▶ [What needs to be done]: Every line of the data below needs to be reproduced exactly.

[Extracted data entries]
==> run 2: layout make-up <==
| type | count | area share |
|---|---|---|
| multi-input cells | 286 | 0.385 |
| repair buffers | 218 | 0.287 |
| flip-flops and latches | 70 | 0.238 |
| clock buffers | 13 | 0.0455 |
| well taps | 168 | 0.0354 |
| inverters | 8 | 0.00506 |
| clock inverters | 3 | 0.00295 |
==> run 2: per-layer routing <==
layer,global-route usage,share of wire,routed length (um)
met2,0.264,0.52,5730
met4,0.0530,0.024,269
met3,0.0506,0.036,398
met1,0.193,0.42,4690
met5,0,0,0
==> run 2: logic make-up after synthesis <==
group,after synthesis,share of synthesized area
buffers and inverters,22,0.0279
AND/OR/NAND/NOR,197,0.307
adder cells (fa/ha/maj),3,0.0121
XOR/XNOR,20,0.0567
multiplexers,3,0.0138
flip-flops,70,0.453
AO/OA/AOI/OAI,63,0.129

▶ [Answer for this exercise]:
==> run 2: layout make-up <==
| type | count | area share |
|---|---|---|
| multi-input cells | 286 | 0.385 |
| repair buffers | 218 | 0.287 |
| flip-flops and latches | 70 | 0.238 |
| clock buffers | 13 | 0.0455 |
| well taps | 168 | 0.0354 |
| inverters | 8 | 0.00506 |
| clock inverters | 3 | 0.00295 |
==> run 2: per-layer routing <==
layer,global-route usage,share of wire,routed length (um)
met2,0.264,0.52,5730
met4,0.0530,0.024,269
met3,0.0506,0.036,398
met1,0.193,0.42,4690
met5,0,0,0
==> run 2: logic make-up after synthesis <==
group,after synthesis,share of synthesized area
buffers and inverters,22,0.0279
AND/OR/NAND/NOR,197,0.307
adder cells (fa/ha/maj),3,0.0121
XOR/XNOR,20,0.0567
multiplexers,3,0.0138
flip-flops,70,0.453
AO/OA/AOI/OAI,63,0.129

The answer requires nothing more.